● **What is expected**
Please output the data below exactly as given, starting at its first line and stopping after the line that contains "27.3% (was 24.8%)".

"""

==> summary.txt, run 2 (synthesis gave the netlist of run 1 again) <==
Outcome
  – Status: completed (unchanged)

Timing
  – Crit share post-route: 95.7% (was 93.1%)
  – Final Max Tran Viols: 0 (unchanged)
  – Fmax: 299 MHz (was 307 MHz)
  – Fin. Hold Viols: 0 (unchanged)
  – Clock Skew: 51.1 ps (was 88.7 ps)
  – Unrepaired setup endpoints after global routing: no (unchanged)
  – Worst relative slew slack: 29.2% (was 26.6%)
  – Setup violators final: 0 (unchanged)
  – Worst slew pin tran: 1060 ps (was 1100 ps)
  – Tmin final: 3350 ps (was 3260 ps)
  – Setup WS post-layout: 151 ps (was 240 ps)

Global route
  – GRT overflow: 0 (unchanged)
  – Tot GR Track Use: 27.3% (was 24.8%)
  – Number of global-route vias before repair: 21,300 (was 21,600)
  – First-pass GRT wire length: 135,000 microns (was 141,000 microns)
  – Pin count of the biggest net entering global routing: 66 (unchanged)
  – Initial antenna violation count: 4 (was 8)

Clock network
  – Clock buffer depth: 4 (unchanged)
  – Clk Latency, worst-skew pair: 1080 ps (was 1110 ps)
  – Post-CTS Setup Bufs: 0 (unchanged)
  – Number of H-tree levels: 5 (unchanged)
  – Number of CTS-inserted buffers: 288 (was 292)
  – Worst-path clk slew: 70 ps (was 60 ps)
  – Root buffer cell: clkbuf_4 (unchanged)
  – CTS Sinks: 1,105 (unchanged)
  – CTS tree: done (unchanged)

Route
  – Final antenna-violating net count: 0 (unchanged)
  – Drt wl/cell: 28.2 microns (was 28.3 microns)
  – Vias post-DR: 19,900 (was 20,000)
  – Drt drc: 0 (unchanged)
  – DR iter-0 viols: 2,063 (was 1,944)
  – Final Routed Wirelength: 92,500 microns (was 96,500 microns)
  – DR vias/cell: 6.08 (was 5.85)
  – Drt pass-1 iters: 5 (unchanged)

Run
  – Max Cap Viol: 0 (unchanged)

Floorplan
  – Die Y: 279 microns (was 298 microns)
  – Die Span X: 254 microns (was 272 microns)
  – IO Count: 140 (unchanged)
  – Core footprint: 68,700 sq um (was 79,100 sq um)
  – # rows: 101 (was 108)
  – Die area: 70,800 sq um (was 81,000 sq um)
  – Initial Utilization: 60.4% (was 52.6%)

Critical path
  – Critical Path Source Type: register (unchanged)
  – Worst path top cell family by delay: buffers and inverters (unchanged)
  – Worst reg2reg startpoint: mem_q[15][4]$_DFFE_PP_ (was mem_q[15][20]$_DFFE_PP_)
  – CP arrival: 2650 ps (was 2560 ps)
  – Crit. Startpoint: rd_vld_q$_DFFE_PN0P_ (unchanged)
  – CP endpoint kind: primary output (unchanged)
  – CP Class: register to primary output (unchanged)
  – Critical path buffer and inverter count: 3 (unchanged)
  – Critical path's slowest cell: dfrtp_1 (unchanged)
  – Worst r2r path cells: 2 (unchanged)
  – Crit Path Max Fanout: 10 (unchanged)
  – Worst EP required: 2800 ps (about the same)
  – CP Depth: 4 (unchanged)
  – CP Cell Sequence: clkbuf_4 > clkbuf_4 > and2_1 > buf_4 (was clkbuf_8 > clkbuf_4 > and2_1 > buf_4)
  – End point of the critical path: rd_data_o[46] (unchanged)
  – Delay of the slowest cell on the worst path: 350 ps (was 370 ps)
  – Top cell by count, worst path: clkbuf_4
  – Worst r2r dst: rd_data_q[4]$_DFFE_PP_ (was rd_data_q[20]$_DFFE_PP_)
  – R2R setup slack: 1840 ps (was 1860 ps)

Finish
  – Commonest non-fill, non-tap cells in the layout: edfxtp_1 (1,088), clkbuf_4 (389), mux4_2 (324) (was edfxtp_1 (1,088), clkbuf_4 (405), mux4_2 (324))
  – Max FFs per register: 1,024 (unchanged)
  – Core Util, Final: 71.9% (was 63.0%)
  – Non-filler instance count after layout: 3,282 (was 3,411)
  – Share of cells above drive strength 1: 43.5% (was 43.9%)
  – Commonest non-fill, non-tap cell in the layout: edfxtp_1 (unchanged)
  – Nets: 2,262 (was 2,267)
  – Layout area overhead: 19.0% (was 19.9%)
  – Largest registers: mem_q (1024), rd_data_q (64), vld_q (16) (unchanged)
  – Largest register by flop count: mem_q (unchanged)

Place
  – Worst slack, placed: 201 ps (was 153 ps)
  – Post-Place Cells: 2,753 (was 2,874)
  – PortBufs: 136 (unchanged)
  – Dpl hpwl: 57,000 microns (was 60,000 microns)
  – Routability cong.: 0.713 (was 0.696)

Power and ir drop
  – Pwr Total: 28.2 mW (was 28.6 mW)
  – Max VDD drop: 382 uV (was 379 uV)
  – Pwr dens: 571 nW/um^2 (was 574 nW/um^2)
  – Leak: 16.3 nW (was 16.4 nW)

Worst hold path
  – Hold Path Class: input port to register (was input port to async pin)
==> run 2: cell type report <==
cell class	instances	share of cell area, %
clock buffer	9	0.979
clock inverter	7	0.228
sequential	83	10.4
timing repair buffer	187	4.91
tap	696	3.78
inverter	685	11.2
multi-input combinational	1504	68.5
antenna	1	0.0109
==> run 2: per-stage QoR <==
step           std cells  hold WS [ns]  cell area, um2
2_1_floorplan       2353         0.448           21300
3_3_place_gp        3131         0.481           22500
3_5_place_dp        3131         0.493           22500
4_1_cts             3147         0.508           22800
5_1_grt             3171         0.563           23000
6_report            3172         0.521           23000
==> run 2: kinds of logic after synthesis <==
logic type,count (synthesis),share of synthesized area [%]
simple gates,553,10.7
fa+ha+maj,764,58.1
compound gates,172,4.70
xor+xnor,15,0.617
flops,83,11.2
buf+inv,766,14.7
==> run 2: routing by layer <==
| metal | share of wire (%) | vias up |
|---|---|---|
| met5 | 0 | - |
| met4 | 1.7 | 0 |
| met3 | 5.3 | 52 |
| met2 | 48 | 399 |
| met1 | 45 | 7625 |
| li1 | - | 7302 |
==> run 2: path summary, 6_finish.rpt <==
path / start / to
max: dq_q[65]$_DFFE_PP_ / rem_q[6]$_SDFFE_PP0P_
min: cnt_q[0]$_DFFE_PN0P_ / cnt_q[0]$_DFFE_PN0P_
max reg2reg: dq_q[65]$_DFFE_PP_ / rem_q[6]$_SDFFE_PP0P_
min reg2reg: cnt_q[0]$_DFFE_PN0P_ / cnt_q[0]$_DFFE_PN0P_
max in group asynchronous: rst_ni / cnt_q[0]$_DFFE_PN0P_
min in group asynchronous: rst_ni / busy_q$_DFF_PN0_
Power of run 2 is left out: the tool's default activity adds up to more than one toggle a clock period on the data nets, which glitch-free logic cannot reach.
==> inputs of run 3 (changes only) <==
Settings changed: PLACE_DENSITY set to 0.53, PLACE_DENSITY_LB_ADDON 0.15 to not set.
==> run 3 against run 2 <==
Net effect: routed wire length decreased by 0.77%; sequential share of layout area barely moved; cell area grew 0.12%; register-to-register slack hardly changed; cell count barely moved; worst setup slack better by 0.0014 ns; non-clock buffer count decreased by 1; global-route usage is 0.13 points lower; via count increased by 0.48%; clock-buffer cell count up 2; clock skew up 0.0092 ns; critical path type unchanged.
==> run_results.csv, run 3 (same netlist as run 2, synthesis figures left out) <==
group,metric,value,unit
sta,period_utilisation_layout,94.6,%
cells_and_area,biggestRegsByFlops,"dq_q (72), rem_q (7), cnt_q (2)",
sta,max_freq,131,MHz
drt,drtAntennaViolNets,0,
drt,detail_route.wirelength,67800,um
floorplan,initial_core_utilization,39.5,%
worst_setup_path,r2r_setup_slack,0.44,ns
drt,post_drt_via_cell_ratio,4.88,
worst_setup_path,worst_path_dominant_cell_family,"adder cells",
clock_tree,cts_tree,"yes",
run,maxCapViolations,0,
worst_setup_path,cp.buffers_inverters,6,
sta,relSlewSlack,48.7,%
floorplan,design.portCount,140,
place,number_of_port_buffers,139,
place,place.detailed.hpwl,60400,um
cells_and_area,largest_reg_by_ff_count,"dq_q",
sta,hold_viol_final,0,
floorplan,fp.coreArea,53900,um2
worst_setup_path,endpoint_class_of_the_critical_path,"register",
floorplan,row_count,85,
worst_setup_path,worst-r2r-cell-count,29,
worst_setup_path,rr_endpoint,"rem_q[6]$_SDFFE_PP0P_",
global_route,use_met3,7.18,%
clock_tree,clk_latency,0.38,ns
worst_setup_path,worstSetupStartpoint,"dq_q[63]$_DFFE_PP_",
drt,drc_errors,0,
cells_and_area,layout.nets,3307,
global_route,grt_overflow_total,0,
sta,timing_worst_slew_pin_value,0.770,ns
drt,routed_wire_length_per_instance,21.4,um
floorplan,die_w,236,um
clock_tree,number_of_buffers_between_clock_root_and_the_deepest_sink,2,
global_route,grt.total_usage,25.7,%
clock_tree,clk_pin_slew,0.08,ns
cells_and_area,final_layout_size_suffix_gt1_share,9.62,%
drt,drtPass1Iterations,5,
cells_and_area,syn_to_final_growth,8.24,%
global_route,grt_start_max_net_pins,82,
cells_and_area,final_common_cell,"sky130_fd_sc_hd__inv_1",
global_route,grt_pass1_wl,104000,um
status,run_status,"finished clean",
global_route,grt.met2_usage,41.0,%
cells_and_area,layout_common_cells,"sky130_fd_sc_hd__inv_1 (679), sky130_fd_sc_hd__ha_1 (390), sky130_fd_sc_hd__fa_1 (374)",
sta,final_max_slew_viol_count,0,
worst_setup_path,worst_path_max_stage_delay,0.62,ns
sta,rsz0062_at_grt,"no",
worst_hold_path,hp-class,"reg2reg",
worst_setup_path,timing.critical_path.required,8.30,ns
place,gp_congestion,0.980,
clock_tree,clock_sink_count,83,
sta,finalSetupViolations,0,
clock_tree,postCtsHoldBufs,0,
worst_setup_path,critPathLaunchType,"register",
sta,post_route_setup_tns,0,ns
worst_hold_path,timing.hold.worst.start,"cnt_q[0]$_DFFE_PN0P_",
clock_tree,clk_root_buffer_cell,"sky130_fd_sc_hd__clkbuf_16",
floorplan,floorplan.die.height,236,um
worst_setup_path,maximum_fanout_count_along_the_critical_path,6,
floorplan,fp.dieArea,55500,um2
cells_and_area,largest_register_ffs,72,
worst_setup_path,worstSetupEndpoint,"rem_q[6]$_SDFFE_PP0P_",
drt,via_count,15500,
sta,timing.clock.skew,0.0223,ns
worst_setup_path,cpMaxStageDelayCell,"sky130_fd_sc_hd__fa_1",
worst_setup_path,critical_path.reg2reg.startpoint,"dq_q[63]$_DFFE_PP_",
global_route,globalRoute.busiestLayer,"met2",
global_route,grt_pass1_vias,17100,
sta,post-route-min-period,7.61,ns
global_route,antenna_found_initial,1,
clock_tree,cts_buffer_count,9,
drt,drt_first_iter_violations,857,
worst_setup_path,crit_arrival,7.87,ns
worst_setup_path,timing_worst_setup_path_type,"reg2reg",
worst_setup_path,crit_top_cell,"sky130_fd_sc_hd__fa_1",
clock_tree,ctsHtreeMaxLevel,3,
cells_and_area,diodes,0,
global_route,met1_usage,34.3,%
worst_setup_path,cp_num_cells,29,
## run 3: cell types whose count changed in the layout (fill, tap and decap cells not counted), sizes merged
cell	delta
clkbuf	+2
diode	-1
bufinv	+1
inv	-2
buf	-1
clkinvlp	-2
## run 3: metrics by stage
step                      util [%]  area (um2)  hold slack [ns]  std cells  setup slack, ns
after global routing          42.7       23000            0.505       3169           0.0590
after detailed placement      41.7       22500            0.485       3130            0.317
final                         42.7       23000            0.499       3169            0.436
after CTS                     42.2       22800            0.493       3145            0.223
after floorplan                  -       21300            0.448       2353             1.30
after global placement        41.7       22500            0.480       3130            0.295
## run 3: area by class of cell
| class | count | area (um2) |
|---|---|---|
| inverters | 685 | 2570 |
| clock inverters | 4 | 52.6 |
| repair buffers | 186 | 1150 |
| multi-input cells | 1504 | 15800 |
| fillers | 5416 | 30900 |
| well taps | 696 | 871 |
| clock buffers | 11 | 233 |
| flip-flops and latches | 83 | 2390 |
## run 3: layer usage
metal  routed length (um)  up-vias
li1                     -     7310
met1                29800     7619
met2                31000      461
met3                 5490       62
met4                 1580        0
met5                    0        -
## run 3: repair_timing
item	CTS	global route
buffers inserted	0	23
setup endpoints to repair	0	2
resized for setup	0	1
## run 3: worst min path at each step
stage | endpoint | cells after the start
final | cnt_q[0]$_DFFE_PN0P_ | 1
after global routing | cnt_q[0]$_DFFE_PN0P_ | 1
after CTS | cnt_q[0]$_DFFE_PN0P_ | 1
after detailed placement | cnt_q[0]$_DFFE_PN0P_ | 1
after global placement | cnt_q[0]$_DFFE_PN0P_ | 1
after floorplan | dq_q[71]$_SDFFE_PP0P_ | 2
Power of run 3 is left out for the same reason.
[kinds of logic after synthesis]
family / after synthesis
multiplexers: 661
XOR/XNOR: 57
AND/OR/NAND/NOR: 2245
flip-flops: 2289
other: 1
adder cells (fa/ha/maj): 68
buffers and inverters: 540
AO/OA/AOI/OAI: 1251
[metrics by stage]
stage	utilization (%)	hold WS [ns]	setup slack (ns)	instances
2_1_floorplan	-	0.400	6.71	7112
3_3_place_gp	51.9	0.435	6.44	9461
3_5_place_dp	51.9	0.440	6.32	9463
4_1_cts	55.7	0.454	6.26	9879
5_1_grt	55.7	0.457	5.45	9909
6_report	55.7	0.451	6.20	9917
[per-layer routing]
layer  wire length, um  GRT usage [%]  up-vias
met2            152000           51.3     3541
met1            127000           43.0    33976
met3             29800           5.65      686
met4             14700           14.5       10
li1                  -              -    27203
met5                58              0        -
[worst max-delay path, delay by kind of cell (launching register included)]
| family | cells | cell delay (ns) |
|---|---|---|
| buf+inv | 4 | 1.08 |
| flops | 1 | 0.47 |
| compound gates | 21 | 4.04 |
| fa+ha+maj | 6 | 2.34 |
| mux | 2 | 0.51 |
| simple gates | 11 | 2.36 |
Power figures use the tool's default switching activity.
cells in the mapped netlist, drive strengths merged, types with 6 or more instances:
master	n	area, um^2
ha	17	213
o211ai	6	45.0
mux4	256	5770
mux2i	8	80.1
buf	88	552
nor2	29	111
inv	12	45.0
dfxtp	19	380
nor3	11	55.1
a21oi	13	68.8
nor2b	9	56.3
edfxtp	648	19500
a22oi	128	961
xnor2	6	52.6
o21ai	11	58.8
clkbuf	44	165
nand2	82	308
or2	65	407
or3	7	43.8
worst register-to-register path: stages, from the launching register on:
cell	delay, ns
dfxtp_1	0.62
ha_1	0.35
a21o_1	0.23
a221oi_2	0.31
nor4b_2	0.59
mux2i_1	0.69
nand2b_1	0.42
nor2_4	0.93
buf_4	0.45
### src/sv/spr_pkg.sv
package spr_pkg;

	// configuration port
	localparam int CFG_IDX_W  = 3;
	localparam int CFG_DATA_W = 12;

	localparam logic [CFG_IDX_W-1:0] REG_TRAVEL_STEPS = 3'd0;
	localparam logic [CFG_IDX_W-1:0] REG_SLOW_DELAY   = 3'd1;
	localparam logic [CFG_IDX_W-1:0] REG_FAST_DELAY   = 3'd2;
	localparam logic [CFG_IDX_W-1:0] REG_CREEP_DELAY  = 3'd3;
	localparam logic [CFG_IDX_W-1:0] REG_LED_FULL     = 3'd4;
	localparam logic [CFG_IDX_W-1:0] REG_LED_EDGE_EN  = 3'd5;

	// steps near either end of travel that use the edge enable value
	localparam int EDGE_STEPS = 50;

	typedef struct packed {
		logic want_middle;
		logic left_sensor;
		logic middle_sensor;
	} spr_in_t;

	typedef struct packed {
		logic       direction;
		logic       step_pulse;
		logic [7:0] led_level;
		logic       led_enable;
		logic       moving;
	} spr_out_t;

	// ramp divider control and status
	typedef struct packed {
		logic load_prod;
		logic init;
		logic iter;
	} spr_div_ctl_t;

	typedef struct packed {
		logic       busy;
		logic [7:0] quot;
	} spr_div_st_t;

	// microcode
	localparam int UPC_W = 4;

	typedef enum logic [3:0] {
		OP_NOP,
		OP_FETCH,
		OP_IDLE_EVAL,
		OP_MUL,
		OP_DIV_INIT,
		OP_DIV_ITER,
		OP_STEP_EVAL,
		OP_STEP_END,
		OP_WAIT_DEC,
		OP_CREEP_DEC,
		OP_EMIT
	} spr_op_t;

	typedef enum logic [2:0] {
		COND_NONE,
		COND_ALWAYS,
		COND_PH_STEP,
		COND_PH_WAIT,
		COND_PH_CREEP,
		COND_DIV_BUSY,
		COND_I_GE_TOTAL
	} spr_cond_t;

	typedef struct packed {
		spr_op_t           op;
		spr_cond_t         cond;
		logic [UPC_W-1:0]  target;
	} spr_uword_t;

	localparam logic [UPC_W-1:0] UPC_FETCH     = 4'd0;
	localparam logic [UPC_W-1:0] UPC_DISP_STEP = 4'd1;
	localparam logic [UPC_W-1:0] UPC_DISP_WAIT = 4'd2;
	localparam logic [UPC_W-1:0] UPC_DISP_CRP  = 4'd3;
	localparam logic [UPC_W-1:0] UPC_IDLE      = 4'd4;
	localparam logic [UPC_W-1:0] UPC_MUL       = 4'd5;
	localparam logic [UPC_W-1:0] UPC_DIV_INIT  = 4'd6;
	localparam logic [UPC_W-1:0] UPC_DIV_ITER  = 4'd7;
	localparam logic [UPC_W-1:0] UPC_STEP_EVAL = 4'd8;
	localparam logic [UPC_W-1:0] UPC_STEP_END  = 4'd9;
	localparam logic [UPC_W-1:0] UPC_WAIT      = 4'd10;
	localparam logic [UPC_W-1:0] UPC_CREEP     = 4'd11;
	localparam logic [UPC_W-1:0] UPC_EMIT      = 4'd12;

	function automatic spr_uword_t spr_ucode(input logic [UPC_W-1:0] upc);
		spr_uword_t w;
		w = '{op: OP_NOP, cond: COND_ALWAYS, target: UPC_FETCH};
		unique case (upc)
			UPC_FETCH:     w = '{op: OP_FETCH,     cond: COND_NONE,       target: UPC_FETCH};
			UPC_DISP_STEP: w = '{op: OP_NOP,       cond: COND_PH_STEP,    target: UPC_MUL};
			UPC_DISP_WAIT: w = '{op: OP_NOP,       cond: COND_PH_WAIT,    target: UPC_WAIT};
			UPC_DISP_CRP:  w = '{op: OP_NOP,       cond: COND_PH_CREEP,   target: UPC_CREEP};
			UPC_IDLE:      w = '{op: OP_IDLE_EVAL, cond: COND_ALWAYS,     target: UPC_EMIT};
			UPC_MUL:       w = '{op: OP_MUL,       cond: COND_I_GE_TOTAL, target: UPC_STEP_END};
			UPC_DIV_INIT:  w = '{op: OP_DIV_INIT,  cond: COND_NONE,       target: UPC_FETCH};
			UPC_DIV_ITER:  w = '{op: OP_DIV_ITER,  cond: COND_DIV_BUSY,   target: UPC_DIV_ITER};
			UPC_STEP_EVAL: w = '{op: OP_STEP_EVAL, cond: COND_ALWAYS,     target: UPC_EMIT};
			UPC_STEP_END:  w = '{op: OP_STEP_END,  cond: COND_ALWAYS,     target: UPC_EMIT};
			UPC_WAIT:      w = '{op: OP_WAIT_DEC,  cond: COND_ALWAYS,     target: UPC_EMIT};
			UPC_CREEP:     w = '{op: OP_CREEP_DEC, cond: COND_ALWAYS,     target: UPC_EMIT};
			UPC_EMIT:      w = '{op: OP_EMIT,      cond: COND_ALWAYS,     target: UPC_FETCH};
			default:       w = '{op: OP_NOP,       cond: COND_ALWAYS,     target: UPC_FETCH};
		endcase
		return w;
	endfunction

endpackage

"""

● **Result of this task**
==> summary.txt, run 2 (synthesis gave the netlist of run 1 again) <==
Outcome
  – Status: completed (unchanged)

Timing
  – Crit share post-route: 95.7% (was 93.1%)
  – Final Max Tran Viols: 0 (unchanged)
  – Fmax: 299 MHz (was 307 MHz)
  – Fin. Hold Viols: 0 (unchanged)
  – Clock Skew: 51.1 ps (was 88.7 ps)
  – Unrepaired setup endpoints after global routing: no (unchanged)
  – Worst relative slew slack: 29.2% (was 26.6%)
  – Setup violators final: 0 (unchanged)
  – Worst slew pin tran: 1060 ps (was 1100 ps)
  – Tmin final: 3350 ps (was 3260 ps)
  – Setup WS post-layout: 151 ps (was 240 ps)

Global route
  – GRT overflow: 0 (unchanged)
  – Tot GR Track Use: 27.3% (was 24.8%)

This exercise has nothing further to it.